I went on wellbutrin and it helped with the derealization,but I went off it cause I didn't want to be on meds. Since I went off it,the derealization got way worse,so I decided to go back on it.

I have anxiety too,and wellbutrin makes anxiety worse.

So what what can you take that will help with derealzation and not make visual snow and other visual stuff worse?


----------



## Visual (Oct 13, 2010)

PlayCrackTheSky said:


> I went on wellbutrin and it helped with the derealization,but I went off it cause I didn't want to be on meds. Since I went off it,the derealization got way worse,so I decided to go back on it.
> 
> I have anxiety too,and wellbutrin makes anxiety worse.
> 
> So what what can you take that will help with derealzation and not make visual snow and other visual stuff worse?

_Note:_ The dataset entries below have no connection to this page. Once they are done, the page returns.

### flow/config.mk
export PLATFORM = sky130hd
export DESIGN_NAME = FFT
export DESIGN_NICKNAME = FFT
export VERILOG_FILES = /design/flow/design.v
export SDC_FILE = /design/flow/constraint.sdc
export NUM_CORES = 4
export LEC_CHECK = 1
export CORE_UTILIZATION = 40
### flow/constraint.sdc
current_design FFT

set clk_period 1.0
set clk_io_pct 0.2

create_clock -name clk0 -period $clk_period [get_ports {Clock}]

set non_clock_inputs [all_inputs -no_clocks]
set_input_delay [expr $clk_period * $clk_io_pct] -clock clk0 $non_clock_inputs
set_output_delay [expr $clk_period * $clk_io_pct] -clock clk0 [all_outputs]
### flow/design.v
module FFT (input wire [3:0] x_in0, input wire [3:0] x_in1, input wire [3:0] x_in2, input wire [3:0] x_in3,
				input wire [3:0] x_in4, input wire [3:0] x_in5, input wire [3:0] x_in6, input wire [3:0] x_in7,
				input wire Clock, input wire Reset,
output reg [25:0] X_out0, output reg [25:0] X_out1, output reg [25:0] X_out2, output reg [25:0] X_out3,
output reg [25:0] X_out4, output reg [25:0] X_out5, output reg [25:0] X_out6, output reg [25:0] X_out7);
	integer W2 = 16;  
	integer W4 = 4; 
	integer W8 = 2;
	integer i;  
	reg [3:0] x [0:7];  
	reg [3:0] y [0:3];
	reg [3:0] z [0:3];
	reg [3:0] y$ [0:1];
	reg [3:0] y$$ [0:1];
	reg [3:0] z$ [0:1];
	reg [3:0] z$$ [0:1];
	reg [3:0] a,b,c,d,e,f,g,h;
	reg [25:0] A,B,C,D,E,F,G,H;  
	reg [25:0] Y$ [0:1];
	reg [25:0] Y$$ [0:1];
	reg [25:0] Z$ [0:1];
	reg [25:0] Z$$ [0:1];
	reg [25:0] Y [0:3];
	reg [25:0] Z [0:3];
	reg [25:0] X [0:7];
	always @ (posedge Clock or negedge Reset)
		begin
			if (!Reset)
				begin
					X_out0 <= 'b0000;
					X_out1 <= 'b0000;
					X_out2 <= 'b0000;
					X_out3 <= 'b0000;
					X_out4 <= 'b0000;
					X_out5 <= 'b0000;
					X_out6 <= 'b0000;
					X_out7 <= 'b0000;
				end
			else 
				begin			
					x[0] = x_in0;
					x[1] = x_in1;
					x[2] = x_in2;
					x[3] = x_in3;
					x[4] = x_in4;
					x[5] = x_in5;
					x[6] = x_in6;
					x[7] = x_in7;
					for (i=0; i<8; i=i+2)
						y[i/2] = x[i];
					for (i=1; i<8; i=i+2)		
						z[(i-1)/2] = x[i];	
					for (i=0; i<4; i=i+2)
						begin
							y$[i/2] = y[i];
							z$[i/2] = z[i];
						end	
					for (i=1; i<4; i=i+2)
						begin
							y$$[(i-1)/2] = y[i];
							z$$[(i-1)/2] = z[i];
						end
					a = y$[0];
					b = y$[1];
					c = y$$[0];
					d = y$$[1];
					e = z$[0];
					f = z$[1];
					g = z$$[0];
					h = z$$[1];
					A = a;
					B = b;
					C = c;
					D = d;
					E = e;
					F = f;
					G = g;
					H = h;
					for (i=0; i<2; i=i+1)
						begin
							Y$[i] = A + B*(W2**i);
							Y$$[i] = C + D*(W2**i);
							Z$[i] = E + F*(W2**i);
							Z$$[i] = G + H*(W2**i);
						end
					for (i=0; i<4; i=i+1)
						begin
							if (i<2)
								begin
									Y[i] = Y$[i] + Y$$[i]*(W4**i); 
									Z[i] = Z$[i] + Z$$[i]*(W4**i);
								end
							else
								begin
									Y[i] = Y$[i-2] + Y$$[i-2]*(W4**i); 
									Z[i] = Z$[i-2] + Z$$[i-2]*(W4**i);
								end
						end
					for (i=0; i<8; i=i+1)
						begin
							if (i<4)
								X[i] = Y[i] + Z[i]*(W8**i);
							else
								X[i] = Y[i-4] + Z[i-4]*(W8**i); 
						end
					X_out0 = X[0];
					X_out1 = X[1];
					X_out2 = X[2];
					X_out3 = X[3];
					X_out4 = X[4];
					X_out5 = X[5];
					X_out6 = X[6];
					X_out7 = X[7];
				end
		end
endmodule
### flow/run.sh
#!/bin/bash
# OpenROAD 26Q1-2900-gdf79404cd8, Yosys 0.63+post, stock flow scripts
make -C /OpenROAD-flow-scripts/flow DESIGN_CONFIG=/design/flow/config.mk WORK_HOME=/design/flow/orfs finish
==> GITHUB_STEP_SUMMARY <==
## Synthesis and layout report

| Metric | Value |
|---|---|
| Top cells excl fill/tap | buf_4, buf_2, dfrtp_1 |
| Seq share, synth | 34.68% |
| Top cell excl fill/tap | buf_4 |
| Clock transition at path regs | 0.08 ns |
| Vias in the first global route | 6985 |
| FP Core Util | between 40% and 50% |
| Row count | 51 |
| Register area | roughly 0.0028 mm² |
| Achievable Freq | 0.3431 GHz |
| Design area | 0.01424 mm² |
| Clk root buf | clkbuf_16 |
| Pins Over Slew Limit | 0 |
| CTS sink cnt | 112 |
| Chip height | about 140 µm |
| Core Area | 0.01965 mm² |
| Layout cells sized above 1 | 60.58% |
| WP data required | 1.28 ns |
| Crit Path Max Fanout | 3 |
| Initial DRC count | 185 |
| Die width | 144.1 µm |
| Most common cell on crit path | ha_4 |
| First-pass GRT wire length | 35940 µm |
| Non-Filler Instances | approximately 1500 |
| CP arrival | 3.19 ns |
| Status | complete, but fails checks |
| Critical path type | in -> reg |
| Logic area | 0.006845 mm² |
| Area grow syn2layout | 76.19% |
| Synth Area per Inst | between 10 and 15 µm² |
| EDFF count, synth | 0 |
| Cells after DPL | 1450 |
| Tool Warnings | 30 |
| CTS Buffer Depth | 2 |
| Via/cell ratio | 4.663 |
| Flops after synth | 112 |
| Io pins | 242 |
| Kind of cell adding the most delay to the critical path | adder cells |
| Violated checks | hold timing, setup timing |
| Async set-reset flop share out of synthesis | 100.0% |
| Inserted Clock Buffers | 9 |
| Crit path time final | 2.914 ns |
| Dpl cell area | 0.01206 mm² |
| Vias | 7190 |
| Crit start category | primary input |
| Global route overflow | 0 |
| Yosys warns | 15 |
| Pwr per Cell Area | approximately 1900 mW/mm² |
| Ys cells | 797 |
| Unique cell types | 60 |
| Hold Vio Cnt, Final | 112 |
| RSZ-0062 raised after global routing | true |
| Slowest cell delay on critical path | 0.35 ns |
| Cell Area, Synth | 0.008082 mm² |
| Worst-path cell chain | buf_8, ha_4, fa_2, a21o_1, a21oi_2, inv_2, ha_4, ha_4, buf_6, nand3_4, mux2i_4, xnor2_2, inv_2, ha_4, a21oi_4, nor2b_2, nor4_4, nand2b_4, xnor2_2 |
| Largest net degree at the start of global routing | 59 |
| Slowest-stage cell, CP | fa_2 |
| TNS Setup | -111.64 ns |
| Initial antenna violation count | 4 |
| Main flop type | dfrtp_1 |
| GRT Total Usage | 22.99% |
| Yosys synthesis chip area | 0.008082 mm² |
| Cells after Synth | 797 |
| WL/cell | 15.27 µm |
| Worst min path class | in -> async |
| Fill cell count | ~1300 |
| Number of nets with antenna violations after routing | 0 |
| Total Wirelength | 23550 µm |
| DRC viols | 0 |
| Critical path buffers and inverters | 4 |
| HPWL Detailed | 16810 µm |
| Cycle use final | 291.4% |
| Pleak | 6.756 nW |
| WHS | -0.1802 ns |
| Critical path capture point type | flop |
| Final GP Congestion | about 0.9 |
| Router iterations before antenna repair | 4 |
| Setup-failing EPs final | 210 |
| Peak VDD IR | just over 2000 µV |
| Port bufs | 153 |
| CTS H-Tree Depth | 3 |
| Max Cap Viol | 0 |
| Chip area | 0.02078 mm² |
| Pre-CTS setup slack | -2.724 ns |
| Setup ws final | -1.914 ns |
| CTS tree | yes |
## final cells by class
cell class                      instances  area share [%]
Antenna cell                            1         0.01757
Clock buffer                            9           1.582
Clock inverter                          7          0.5888
Inverter                               58           1.547
Multi-Input combinational cell        616           48.08
Sequential cell                       112           19.68
Tap cell                              265           2.329
Timing Repair Buffer                  474           26.18
## synth_stat cells, drive strengths merged (2+ instances only)
cell	instances	area (µm²)
a31o	2	17.52
ha	100	1251
buf	96	720.7
nand4	3	18.77
nor3b	3	22.52
a311oi	2	17.52
a211oi	5	37.54
o21bai	9	67.56
o21ai	29	145.1
maj3	2	22.52
and2	5	31.28
fa	18	360.4
nor3	11	55.05
and3	6	37.54
o22ai	2	12.51
or3	2	12.51
o211ai	7	52.55
xnor2	66	585.6
a21o	27	202.7
inv	58	217.7
dfrtp	112	2803
xor2	33	296.5
nand2	33	123.9
o41a	2	22.52
nand2b	7	43.79
nand3	13	65.06
nor2b	12	75.07
nor2	32	120.1
clkbuf	6	22.52
o21a	10	75.07
a21oi	58	297.8
a21boi	2	15.02
a211o	3	26.28
## state kept, by name, summed over array words and instances (netlist names)
name    cells
X_out4     11
X_out6     17
X_out0      7
X_out3     18
X_out1     13
X_out5     15
X_out2     11
X_out7     20
## what timing repair did
item	CTS	global route
pin swaps	159	140
hold endpoints to repair	114	113
endpoints found under the setup margin	219	213
setup buffers	68	43
hold buffers	2	1
gates resized	694	145
## path summary, 6_finish.rpt
kind | to | from | slack (ns) | cells after the start
max in group asynchronous | X_out4[5]$_DFF_PN0_ | Reset | 0.88 | 2
min in group clk0 | X_out6[0]$_DFF_PN0_ | x_in4[0] | 0.09 | 2
min | X_out3[16]$_DFF_PN0_ | Reset | -0.18 | 2
max | X_out6[11]$_DFF_PN0_ | x_in0[0] | -1.91 | 19
## power breakdown
group,internal (mW),leakage [nW],switching (mW)
Sequential,5.96,1.32,0.328
Clock,2.00,0.154,1.76
Combinational,9.58,5.28,6.82
## layer usage
layer  routed length (µm)  vias up  GRT usage [%]
li1                     -     3492              -
met3                 1400       29          3.844
met2                10650      209          35.14
met1                11080     3454          35.95
met4                  375        6          3.158
met5                   35        -              0
## through the flow
stage | power (mW) | util [%] | hold slack, ns
5_1_grt | 28.39 | 72.45 | -0.1578
4_1_cts | 24.98 | 68.72 | -0.1668
3_5_place_dp | 19.35 | 61.35 | 0.2227
2_1_floorplan | 12.50 | - | -0.09559
3_3_place_gp | 19.35 | 61.35 | 0.2281
6_report | 26.45 | 72.45 | -0.1802
## logic make-up (layout without fill, tap and decap cells)
family | Yosys count | in the layout | share of synthesized area [%]
flip-flops | 112 | 112 | 34.68
buffers and inverters | 160 | 548 | 11.89
XOR/XNOR | 100 | 100 | 11.19
AND-OR/OR-AND | 168 | 168 | 13.42
AND/OR/NAND/NOR | 135 | 135 | 8.268
other | 1 | 93 | 0.04640
multiplexers | 1 | 1 | 0.2787
adder cells (fa/ha/maj) | 120 | 120 | 20.22
Power figures rest on the tool's default switching activity, not on a simulated workload.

Sorry to hear that you are still suffering &#8230; had been wondering about you.

What dose have you settled back to?

Does the Wellbutrin change your visual snow?

In the HPPD community, some have had help with Keppra for visual snow. And in general, many report help with anxiety and some help with visual symptoms with Klonopin. I have some improvement with 'backlighting' with Klonopin. And, yes, it is possible to be diagnoses with HPPD without having had used recreational drugs.

Has the doctor made any suggestions? [ He should ]

Perhaps Propranolol may be useful. It is a mild beta-blocker and works by calming the sympathetic nervous system, specifically by reducing epinephrine and norepinephrine. Wellbutrin increases norepinephrine and this tends to cause anxiety. So Propranolol may counteract the negative effect of Wellbutrin.

Propranolol is used for migraines - one possible diagnosis for visual snow and distortions.

Search the forum and you will see there are members who very much like Propranolol. I tried it and it was calming without negative side effects.

Again, this is something to discuss with your doctors (and of course, he has to write the scripts)

Wish you well &#8230;


----------